Elles Bailey: rauchig, gefühlvoll, topp!

Elles Bailey: starke Stimme, starke Texte auf "Wildfire"
Elles Bailey: starke Stimme, starke Texte auf "Wildfire"

 

Es gibt sie, so CDs (nicht mp3’s!), die im Auto Dauerschleife laufen ohne langweilig zu werden: Für mich ist dies das neue Album von Elles Bailey namens „Wildfire“!


Die in Bristol lebende Elles Bailey hat ein Talent dafür, Musik zu schreiben und dabei die Wurzeln des Blues nahtlos mit Country und souligem Rock in einer modernen Art miteinander zu verknüpfen. Hinzu kommt, dass das Schicksal sie mit einer rauchigen Stimme – irgendwo zwischen Janis Joplin und Beth Hart – segnete, welche ihre Musik perfekt untermalt.
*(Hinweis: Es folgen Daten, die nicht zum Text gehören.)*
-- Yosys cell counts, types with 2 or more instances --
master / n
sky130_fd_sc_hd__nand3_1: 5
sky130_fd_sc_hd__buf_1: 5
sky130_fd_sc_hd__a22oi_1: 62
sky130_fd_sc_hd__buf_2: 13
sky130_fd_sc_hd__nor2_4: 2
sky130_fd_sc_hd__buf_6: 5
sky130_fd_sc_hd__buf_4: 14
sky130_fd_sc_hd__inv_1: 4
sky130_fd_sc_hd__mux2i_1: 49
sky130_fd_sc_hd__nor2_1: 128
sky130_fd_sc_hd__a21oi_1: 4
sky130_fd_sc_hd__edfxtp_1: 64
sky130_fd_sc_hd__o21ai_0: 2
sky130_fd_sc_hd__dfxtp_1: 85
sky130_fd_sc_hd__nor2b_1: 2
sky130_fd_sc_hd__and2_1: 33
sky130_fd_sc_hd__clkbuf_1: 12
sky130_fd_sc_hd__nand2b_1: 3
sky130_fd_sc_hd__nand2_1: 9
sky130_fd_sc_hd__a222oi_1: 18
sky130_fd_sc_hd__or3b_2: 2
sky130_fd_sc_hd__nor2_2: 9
Elles’ Markenzeichen – ihre heisere, verlebte Stimme – klingt, als würde die junge Sängerin den Lebensstil einer Kettenraucherin führen. In Wirklichkeit wurde sie durch eine Krankheit in ihrer Kindheit verursacht. Im jungen Alter von drei Jahren entwickelte Elles sowohl eine virale, als auch eine bakterielle Lungenentzündung. Elles erholte sich von der Krankheit, dennoch hatte sich ihre Stimme ein Jahr nach der Erkrankung verändert. Ein Besuch beim Arzt offenbarte keinen dauerhaften Schaden, dennoch prophezeite der Arzt, dass sie ein Naturtalent als Bluessängerin sein würde, falls sie jemals beginnen möchte zu singen.

 

Jetzt, Jahre später, hat Elles Bailey mit der „für-den-Blues-gemachten“ Stimme ihr Debütalbum „Wildfire“ am 01. September 2017 veröffentlicht.

Das von Brad Novell in den Blackbird Studios in Nashville produzierte Album “Wildfire” vereint viele von Nashville’s Größen, inklusive des Grammy Award Gewinners und zweifachen CMA „Musician of the Year“ Brent Mason an der Gitarre, dem dreifachen „Music Hall of Famer“ Bobby Wood am Klavier, sowie Chris Leuzinger (Garth Brooks) an der Gitarre. Mike Brignardello (Lynyrd Skynyrd, Amy Grant) am Bass, Wes Little (Stevie Wonder, Melissa Etheridge) am Schlagzeug und dem legendären Ivor Novello Awardgewinner und Songwriter Roger Cook, welche halfen dem Album einen besonderen Glanz zu geben. Zurück im Vereinigten Königreich kamen dann noch Jonny Henderson (Robyn Ford, Matt Schofield) an der Hammond Orgel und Joe Wilkins an der glühenden Gitarre dazu. Das Ergebnis ist ein einzigartiges Zusammenspiel von transatlantischen Stilen.

 

Einiges an Verantwortung dafür tragen sicherlich Elles’ Eltern, die etwas für West Coast Americana übrighatten. Hinzu kommt, dass ihr Vater Richard in einer Bluegrass Band spielte und beide Eltern einen wahrlich guten, weitgestreuten Musikgeschmack hatten: „Alles von der Nitty Gritty Dirt Band über Ike & Tina Turner bis zu Howlin’ Wolf.

 

Hervorzuheben ist auf dem 12-Track-Album etwa die kalkulierte Rache auf •„Barrel Of A Gun” oder die Abrechnung mit dem Materialismus unserer heutigen Zeit per •„Shackles Of Love”. Und natürlich den speziell über Janis Joplin geschriebene Soing •„Girl Who Owned the Blues”, dessen Thematik sich wie ein roter Faden durch praktisch alle ihre Songs. Klar, dass auch eine kleine Hommage für •„Howlin’ Wolf” nicht fehlen darf. Bei Storytelling ist ells ganz groß – kein Wunder, dass einen da Balladen wie •„Perfect Storm”„Shake It Off” oder •„Time Is A Healer” gefühlvoll mitnehmen.

Obwohl Elles schon ausgiebig in ganz Europa aufgetreten ist und die Britische Sängerin Jo Harman bei ihrer UK Tour begleiten durfte, ist Elles’s unermüdliches Verlangen nach Liveauftritten noch nicht gestillt und wird hoffentlich bald auch mit mehr Auftritten in Deutschland fortgeführt.